Tally the lines in the data below in which the word "left" occurs, then give only the total.

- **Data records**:
/---

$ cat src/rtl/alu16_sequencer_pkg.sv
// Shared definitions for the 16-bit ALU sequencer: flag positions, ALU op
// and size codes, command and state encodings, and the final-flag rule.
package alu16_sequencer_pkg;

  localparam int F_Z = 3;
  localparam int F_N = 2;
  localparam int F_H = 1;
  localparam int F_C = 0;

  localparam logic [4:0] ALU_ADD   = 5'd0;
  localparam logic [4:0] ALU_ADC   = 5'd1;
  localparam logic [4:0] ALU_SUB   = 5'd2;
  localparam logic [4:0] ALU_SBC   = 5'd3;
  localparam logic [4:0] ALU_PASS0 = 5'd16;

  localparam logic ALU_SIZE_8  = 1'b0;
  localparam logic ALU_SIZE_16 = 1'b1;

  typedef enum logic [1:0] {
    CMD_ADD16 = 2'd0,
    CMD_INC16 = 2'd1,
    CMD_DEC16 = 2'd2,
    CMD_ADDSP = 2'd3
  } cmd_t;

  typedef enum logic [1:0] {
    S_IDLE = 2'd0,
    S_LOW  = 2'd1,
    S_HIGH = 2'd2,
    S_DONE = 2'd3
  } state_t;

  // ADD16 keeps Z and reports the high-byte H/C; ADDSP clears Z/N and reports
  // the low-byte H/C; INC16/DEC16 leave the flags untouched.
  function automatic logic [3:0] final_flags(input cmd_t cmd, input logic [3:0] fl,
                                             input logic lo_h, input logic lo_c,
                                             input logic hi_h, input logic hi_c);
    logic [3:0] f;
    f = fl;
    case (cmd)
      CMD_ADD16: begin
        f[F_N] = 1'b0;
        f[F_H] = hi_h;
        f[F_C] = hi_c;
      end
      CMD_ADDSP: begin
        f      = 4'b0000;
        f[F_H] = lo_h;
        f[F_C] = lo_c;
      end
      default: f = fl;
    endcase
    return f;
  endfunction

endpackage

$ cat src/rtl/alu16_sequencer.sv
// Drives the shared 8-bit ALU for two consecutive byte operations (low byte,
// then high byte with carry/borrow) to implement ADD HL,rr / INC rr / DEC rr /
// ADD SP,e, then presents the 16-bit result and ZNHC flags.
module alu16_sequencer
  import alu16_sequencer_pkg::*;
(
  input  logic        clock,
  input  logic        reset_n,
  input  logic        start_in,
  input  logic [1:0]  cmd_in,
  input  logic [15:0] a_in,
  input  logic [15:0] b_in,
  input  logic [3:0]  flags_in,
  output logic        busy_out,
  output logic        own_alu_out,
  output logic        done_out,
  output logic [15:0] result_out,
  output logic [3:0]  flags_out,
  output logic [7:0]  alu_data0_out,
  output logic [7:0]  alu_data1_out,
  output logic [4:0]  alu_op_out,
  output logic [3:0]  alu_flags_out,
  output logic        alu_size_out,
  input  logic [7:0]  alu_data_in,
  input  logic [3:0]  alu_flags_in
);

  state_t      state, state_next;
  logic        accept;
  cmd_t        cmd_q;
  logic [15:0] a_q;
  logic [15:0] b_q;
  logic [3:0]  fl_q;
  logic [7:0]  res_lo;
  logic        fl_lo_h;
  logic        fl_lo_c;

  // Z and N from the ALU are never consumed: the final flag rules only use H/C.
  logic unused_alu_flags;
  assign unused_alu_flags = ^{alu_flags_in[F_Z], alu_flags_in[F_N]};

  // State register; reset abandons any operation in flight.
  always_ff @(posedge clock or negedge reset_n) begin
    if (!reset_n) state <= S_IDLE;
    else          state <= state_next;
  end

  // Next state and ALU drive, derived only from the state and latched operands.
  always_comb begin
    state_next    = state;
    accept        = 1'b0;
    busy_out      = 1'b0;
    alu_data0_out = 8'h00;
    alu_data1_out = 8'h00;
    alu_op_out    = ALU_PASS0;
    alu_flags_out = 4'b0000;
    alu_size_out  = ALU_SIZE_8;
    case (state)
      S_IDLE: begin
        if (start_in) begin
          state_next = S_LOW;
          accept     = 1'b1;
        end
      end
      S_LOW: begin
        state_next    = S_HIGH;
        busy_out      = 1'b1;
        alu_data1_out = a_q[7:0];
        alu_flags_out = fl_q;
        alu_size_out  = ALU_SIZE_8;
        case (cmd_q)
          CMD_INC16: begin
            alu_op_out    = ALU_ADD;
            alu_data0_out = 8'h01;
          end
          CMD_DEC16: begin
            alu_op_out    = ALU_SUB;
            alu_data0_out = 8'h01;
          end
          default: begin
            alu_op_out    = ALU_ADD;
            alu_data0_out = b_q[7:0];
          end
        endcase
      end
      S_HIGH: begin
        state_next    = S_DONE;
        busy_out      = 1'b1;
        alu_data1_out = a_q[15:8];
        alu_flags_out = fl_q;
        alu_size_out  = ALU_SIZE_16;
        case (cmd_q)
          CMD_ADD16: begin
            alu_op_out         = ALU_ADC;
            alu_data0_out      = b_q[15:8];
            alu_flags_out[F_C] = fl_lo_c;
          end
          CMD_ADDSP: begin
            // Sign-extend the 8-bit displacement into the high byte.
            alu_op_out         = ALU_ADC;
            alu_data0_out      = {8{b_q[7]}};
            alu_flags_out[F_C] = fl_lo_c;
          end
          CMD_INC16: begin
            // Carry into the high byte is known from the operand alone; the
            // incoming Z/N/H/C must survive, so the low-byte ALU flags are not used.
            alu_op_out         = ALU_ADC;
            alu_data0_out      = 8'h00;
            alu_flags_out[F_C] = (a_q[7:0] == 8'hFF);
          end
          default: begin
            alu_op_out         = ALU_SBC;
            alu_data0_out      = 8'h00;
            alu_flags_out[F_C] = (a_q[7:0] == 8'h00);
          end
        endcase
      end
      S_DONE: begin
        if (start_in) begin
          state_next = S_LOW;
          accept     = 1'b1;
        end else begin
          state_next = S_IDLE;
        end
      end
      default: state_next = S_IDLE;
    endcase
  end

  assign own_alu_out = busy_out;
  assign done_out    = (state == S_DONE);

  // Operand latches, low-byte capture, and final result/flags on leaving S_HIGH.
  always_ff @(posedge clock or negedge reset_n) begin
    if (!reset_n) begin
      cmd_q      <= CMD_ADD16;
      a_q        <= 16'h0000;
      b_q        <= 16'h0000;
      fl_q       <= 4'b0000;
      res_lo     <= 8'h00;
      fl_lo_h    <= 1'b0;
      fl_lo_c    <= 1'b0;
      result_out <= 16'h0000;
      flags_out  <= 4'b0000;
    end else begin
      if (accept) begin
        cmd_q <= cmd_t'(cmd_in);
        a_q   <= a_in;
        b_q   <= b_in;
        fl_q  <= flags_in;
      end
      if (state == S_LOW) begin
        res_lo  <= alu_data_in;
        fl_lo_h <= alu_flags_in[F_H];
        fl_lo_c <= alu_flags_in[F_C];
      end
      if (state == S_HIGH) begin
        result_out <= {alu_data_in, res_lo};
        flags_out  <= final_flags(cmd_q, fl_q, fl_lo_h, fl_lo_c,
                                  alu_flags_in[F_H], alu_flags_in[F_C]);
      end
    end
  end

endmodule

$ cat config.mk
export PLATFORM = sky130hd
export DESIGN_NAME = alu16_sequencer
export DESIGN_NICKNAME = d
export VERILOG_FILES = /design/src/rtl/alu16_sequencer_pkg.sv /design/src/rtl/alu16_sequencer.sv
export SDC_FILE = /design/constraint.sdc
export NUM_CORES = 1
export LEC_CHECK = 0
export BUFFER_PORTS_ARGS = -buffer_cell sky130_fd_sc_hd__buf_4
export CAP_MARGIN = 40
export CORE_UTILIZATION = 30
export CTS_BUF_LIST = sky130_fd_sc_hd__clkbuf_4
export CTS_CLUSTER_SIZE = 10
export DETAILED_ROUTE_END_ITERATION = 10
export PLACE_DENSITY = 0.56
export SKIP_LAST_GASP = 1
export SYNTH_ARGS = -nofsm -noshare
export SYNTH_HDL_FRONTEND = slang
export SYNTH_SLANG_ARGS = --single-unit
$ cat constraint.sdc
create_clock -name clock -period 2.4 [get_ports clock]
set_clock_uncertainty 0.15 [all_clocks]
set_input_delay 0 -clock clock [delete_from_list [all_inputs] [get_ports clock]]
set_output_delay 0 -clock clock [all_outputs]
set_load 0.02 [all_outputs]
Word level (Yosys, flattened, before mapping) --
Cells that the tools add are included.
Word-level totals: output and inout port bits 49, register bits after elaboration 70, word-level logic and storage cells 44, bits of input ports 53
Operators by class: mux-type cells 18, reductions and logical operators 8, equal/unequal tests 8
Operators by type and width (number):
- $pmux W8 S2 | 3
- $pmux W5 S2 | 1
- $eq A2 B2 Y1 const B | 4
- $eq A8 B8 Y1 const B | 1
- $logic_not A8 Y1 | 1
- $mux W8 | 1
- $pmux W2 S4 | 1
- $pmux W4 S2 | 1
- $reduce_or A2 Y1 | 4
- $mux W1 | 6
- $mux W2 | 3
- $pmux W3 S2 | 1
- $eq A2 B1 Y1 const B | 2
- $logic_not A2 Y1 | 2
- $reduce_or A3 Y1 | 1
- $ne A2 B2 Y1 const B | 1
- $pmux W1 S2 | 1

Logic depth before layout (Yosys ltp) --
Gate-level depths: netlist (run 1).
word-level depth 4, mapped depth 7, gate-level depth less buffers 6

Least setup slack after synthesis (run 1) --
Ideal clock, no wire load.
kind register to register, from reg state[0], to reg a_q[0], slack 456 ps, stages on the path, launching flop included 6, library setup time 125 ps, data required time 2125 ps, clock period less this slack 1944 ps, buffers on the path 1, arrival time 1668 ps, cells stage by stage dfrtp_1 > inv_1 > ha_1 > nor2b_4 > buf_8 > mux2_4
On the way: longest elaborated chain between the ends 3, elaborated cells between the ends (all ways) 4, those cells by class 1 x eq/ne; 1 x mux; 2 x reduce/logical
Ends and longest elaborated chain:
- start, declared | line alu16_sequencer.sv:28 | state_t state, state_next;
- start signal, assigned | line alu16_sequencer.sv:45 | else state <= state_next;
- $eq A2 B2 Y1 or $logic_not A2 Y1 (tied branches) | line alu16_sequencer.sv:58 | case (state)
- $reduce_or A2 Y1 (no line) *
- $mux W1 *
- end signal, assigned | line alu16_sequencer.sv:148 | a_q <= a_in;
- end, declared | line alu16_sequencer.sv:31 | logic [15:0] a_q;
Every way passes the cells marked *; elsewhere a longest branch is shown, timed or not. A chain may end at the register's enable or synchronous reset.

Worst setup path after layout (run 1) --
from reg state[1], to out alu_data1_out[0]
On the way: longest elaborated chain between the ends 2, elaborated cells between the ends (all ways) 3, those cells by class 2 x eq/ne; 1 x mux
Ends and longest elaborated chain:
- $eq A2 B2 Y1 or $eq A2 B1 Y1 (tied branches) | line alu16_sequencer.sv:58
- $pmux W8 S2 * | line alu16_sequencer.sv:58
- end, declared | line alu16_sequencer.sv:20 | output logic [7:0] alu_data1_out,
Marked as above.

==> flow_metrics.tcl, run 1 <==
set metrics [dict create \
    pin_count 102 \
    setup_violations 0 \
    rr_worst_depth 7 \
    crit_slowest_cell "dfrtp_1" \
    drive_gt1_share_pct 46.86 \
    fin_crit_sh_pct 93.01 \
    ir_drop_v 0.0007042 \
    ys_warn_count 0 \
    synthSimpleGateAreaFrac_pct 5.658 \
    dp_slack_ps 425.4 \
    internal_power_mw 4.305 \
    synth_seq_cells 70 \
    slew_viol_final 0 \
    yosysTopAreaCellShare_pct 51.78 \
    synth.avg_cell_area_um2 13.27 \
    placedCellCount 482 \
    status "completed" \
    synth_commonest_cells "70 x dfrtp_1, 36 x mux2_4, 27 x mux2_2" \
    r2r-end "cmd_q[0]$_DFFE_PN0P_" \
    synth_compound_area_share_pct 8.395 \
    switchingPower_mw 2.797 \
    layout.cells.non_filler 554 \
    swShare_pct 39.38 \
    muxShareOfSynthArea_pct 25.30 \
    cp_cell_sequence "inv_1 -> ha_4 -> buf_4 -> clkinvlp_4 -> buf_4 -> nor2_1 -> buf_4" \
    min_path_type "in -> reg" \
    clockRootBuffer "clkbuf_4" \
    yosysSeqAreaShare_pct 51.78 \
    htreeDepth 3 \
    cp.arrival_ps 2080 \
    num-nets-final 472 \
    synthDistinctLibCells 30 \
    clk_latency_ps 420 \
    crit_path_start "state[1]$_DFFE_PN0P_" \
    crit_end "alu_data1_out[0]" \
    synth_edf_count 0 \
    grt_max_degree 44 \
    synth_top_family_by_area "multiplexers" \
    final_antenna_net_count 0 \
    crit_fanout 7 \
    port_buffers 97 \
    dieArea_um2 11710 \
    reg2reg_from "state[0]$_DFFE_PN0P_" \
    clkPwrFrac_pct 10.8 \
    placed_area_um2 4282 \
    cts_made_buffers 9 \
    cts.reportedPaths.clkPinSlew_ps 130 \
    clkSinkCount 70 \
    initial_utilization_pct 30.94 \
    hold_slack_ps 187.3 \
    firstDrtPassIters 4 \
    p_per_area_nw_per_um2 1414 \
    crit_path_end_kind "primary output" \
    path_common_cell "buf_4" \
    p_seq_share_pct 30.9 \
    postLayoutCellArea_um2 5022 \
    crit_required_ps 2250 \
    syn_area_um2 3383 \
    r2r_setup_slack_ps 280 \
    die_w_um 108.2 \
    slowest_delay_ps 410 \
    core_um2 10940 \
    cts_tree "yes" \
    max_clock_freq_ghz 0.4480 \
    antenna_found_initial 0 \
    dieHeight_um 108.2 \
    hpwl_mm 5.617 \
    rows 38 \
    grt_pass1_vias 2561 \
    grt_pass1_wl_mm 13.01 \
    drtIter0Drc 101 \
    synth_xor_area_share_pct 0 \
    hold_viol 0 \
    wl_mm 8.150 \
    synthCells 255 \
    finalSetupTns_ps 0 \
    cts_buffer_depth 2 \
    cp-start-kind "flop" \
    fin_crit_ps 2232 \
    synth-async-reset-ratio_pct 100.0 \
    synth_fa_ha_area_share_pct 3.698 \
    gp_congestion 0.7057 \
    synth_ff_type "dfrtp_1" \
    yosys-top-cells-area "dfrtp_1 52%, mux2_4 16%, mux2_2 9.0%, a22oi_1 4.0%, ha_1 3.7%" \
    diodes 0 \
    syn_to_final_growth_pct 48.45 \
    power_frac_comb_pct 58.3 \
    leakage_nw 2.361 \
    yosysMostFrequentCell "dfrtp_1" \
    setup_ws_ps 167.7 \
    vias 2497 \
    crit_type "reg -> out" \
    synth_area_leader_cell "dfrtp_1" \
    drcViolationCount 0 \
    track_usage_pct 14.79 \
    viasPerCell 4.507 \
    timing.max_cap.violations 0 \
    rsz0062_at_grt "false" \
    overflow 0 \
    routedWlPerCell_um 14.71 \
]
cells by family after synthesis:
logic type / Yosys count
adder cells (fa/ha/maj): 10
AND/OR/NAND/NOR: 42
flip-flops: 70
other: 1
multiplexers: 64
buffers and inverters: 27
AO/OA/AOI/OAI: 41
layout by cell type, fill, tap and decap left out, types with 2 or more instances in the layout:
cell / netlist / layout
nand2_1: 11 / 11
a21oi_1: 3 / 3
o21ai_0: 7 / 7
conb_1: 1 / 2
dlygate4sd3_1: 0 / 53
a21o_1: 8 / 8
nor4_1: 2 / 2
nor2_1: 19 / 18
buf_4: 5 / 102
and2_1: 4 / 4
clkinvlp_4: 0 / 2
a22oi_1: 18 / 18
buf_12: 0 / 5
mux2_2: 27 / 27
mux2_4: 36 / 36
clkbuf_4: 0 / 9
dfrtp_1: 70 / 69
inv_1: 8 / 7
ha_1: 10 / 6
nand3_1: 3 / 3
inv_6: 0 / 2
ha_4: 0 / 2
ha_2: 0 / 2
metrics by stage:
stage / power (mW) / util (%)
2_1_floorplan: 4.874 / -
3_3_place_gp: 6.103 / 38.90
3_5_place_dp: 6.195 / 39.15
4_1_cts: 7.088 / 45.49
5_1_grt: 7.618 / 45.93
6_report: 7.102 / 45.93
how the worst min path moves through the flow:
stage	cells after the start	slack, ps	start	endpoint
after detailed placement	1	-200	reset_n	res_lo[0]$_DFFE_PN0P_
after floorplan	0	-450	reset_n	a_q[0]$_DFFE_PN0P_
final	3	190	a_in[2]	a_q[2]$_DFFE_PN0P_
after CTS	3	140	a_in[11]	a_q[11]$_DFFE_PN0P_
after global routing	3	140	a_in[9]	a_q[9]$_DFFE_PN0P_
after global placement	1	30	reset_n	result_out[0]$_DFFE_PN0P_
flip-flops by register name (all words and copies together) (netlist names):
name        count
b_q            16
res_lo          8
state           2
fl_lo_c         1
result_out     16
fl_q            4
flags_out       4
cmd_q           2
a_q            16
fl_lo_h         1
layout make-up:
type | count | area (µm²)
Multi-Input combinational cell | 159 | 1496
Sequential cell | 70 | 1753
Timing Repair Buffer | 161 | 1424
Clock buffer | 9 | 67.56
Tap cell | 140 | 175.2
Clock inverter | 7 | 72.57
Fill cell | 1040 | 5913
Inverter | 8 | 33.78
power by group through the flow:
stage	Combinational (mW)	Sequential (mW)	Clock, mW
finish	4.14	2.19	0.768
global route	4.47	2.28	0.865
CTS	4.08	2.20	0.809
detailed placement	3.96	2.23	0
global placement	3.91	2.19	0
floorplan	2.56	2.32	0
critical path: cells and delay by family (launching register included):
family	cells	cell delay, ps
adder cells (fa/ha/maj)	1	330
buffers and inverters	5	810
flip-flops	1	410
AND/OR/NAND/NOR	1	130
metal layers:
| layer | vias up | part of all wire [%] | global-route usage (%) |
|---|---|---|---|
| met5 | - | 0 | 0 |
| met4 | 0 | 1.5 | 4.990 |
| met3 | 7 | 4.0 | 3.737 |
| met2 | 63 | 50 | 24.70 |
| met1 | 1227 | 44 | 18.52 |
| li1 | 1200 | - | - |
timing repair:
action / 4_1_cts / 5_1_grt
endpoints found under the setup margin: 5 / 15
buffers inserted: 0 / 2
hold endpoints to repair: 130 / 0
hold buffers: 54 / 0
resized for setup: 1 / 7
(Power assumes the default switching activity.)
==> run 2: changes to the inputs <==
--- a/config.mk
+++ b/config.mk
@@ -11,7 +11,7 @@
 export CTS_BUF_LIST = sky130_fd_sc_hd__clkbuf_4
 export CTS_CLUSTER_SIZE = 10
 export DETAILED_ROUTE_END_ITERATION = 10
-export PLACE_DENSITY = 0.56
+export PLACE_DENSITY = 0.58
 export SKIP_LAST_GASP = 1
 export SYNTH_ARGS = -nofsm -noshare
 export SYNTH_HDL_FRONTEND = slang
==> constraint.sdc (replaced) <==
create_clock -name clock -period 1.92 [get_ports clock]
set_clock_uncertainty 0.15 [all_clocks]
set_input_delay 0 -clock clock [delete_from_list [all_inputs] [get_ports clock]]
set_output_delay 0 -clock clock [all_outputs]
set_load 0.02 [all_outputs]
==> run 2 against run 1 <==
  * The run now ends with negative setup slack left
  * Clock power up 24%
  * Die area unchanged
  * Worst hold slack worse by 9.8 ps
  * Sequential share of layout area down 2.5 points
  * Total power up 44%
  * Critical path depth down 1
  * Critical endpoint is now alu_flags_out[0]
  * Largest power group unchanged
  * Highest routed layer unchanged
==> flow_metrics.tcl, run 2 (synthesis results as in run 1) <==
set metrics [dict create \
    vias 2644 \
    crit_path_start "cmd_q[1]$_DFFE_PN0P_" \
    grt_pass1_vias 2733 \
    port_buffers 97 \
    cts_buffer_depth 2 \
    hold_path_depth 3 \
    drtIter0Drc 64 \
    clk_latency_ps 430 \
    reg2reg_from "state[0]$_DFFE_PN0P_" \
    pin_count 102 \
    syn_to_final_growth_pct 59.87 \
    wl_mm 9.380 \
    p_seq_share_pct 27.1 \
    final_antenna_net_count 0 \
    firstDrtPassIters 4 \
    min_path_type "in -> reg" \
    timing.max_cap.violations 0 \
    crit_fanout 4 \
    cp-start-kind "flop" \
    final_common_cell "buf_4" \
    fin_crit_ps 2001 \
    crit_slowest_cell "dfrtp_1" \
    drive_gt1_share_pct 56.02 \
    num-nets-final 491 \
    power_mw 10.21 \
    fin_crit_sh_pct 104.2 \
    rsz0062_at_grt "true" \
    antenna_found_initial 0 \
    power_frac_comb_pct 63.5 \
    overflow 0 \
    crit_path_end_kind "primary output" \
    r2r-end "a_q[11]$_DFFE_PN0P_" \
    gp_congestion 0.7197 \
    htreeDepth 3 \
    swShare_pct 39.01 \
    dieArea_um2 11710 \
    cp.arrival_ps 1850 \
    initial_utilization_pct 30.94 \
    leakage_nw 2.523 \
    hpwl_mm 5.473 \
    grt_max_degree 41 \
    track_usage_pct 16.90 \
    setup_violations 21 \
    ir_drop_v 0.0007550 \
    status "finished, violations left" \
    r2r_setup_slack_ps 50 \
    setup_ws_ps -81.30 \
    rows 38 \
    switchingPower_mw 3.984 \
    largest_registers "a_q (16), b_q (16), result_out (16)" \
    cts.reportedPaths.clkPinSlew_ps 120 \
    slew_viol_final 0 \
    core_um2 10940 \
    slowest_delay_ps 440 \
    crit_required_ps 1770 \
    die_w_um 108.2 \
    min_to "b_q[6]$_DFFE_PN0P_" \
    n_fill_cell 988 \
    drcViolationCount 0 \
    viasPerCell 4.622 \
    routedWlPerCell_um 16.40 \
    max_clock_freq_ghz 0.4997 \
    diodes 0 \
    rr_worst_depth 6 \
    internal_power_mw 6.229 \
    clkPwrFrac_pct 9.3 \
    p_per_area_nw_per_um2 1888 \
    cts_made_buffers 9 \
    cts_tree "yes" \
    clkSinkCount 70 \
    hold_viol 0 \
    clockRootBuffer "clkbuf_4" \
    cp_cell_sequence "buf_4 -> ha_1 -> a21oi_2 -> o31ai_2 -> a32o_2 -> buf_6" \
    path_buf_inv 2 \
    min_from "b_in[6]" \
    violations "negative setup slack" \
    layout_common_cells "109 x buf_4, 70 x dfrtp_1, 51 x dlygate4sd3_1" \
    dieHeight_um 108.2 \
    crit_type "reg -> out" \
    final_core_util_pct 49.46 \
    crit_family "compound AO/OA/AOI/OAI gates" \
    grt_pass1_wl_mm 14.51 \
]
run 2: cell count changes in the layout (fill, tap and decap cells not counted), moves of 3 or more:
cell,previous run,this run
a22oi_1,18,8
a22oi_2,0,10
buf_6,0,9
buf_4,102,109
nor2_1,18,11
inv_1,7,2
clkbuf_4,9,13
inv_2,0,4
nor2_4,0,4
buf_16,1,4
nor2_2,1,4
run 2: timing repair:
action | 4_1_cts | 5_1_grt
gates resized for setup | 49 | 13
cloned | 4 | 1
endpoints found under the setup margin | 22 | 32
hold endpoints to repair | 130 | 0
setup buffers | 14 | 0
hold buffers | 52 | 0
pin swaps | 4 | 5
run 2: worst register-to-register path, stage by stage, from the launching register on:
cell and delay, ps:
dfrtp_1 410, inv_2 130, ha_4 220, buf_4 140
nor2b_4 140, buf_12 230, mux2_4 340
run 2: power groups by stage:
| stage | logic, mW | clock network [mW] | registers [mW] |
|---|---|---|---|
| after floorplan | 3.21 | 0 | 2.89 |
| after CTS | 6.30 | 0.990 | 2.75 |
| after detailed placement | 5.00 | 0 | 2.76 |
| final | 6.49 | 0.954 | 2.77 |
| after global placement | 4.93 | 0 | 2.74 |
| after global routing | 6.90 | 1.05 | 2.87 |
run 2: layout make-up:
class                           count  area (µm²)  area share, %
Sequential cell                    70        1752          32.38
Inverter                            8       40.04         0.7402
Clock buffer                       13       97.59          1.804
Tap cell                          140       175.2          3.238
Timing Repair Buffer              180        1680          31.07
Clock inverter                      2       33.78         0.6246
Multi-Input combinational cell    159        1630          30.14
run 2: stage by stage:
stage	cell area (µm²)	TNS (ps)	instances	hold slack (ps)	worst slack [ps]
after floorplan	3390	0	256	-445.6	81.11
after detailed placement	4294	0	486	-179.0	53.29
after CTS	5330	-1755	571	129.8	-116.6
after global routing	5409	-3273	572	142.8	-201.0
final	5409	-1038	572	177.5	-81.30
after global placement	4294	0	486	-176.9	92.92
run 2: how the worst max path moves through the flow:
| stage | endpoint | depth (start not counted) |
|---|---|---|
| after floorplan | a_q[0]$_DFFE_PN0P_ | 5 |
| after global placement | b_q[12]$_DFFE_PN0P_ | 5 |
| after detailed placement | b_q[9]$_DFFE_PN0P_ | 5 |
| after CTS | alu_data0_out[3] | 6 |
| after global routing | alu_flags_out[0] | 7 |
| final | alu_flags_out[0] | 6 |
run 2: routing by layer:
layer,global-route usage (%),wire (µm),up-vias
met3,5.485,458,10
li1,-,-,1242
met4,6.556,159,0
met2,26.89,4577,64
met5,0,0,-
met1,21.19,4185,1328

\---

- **RESULT**:
3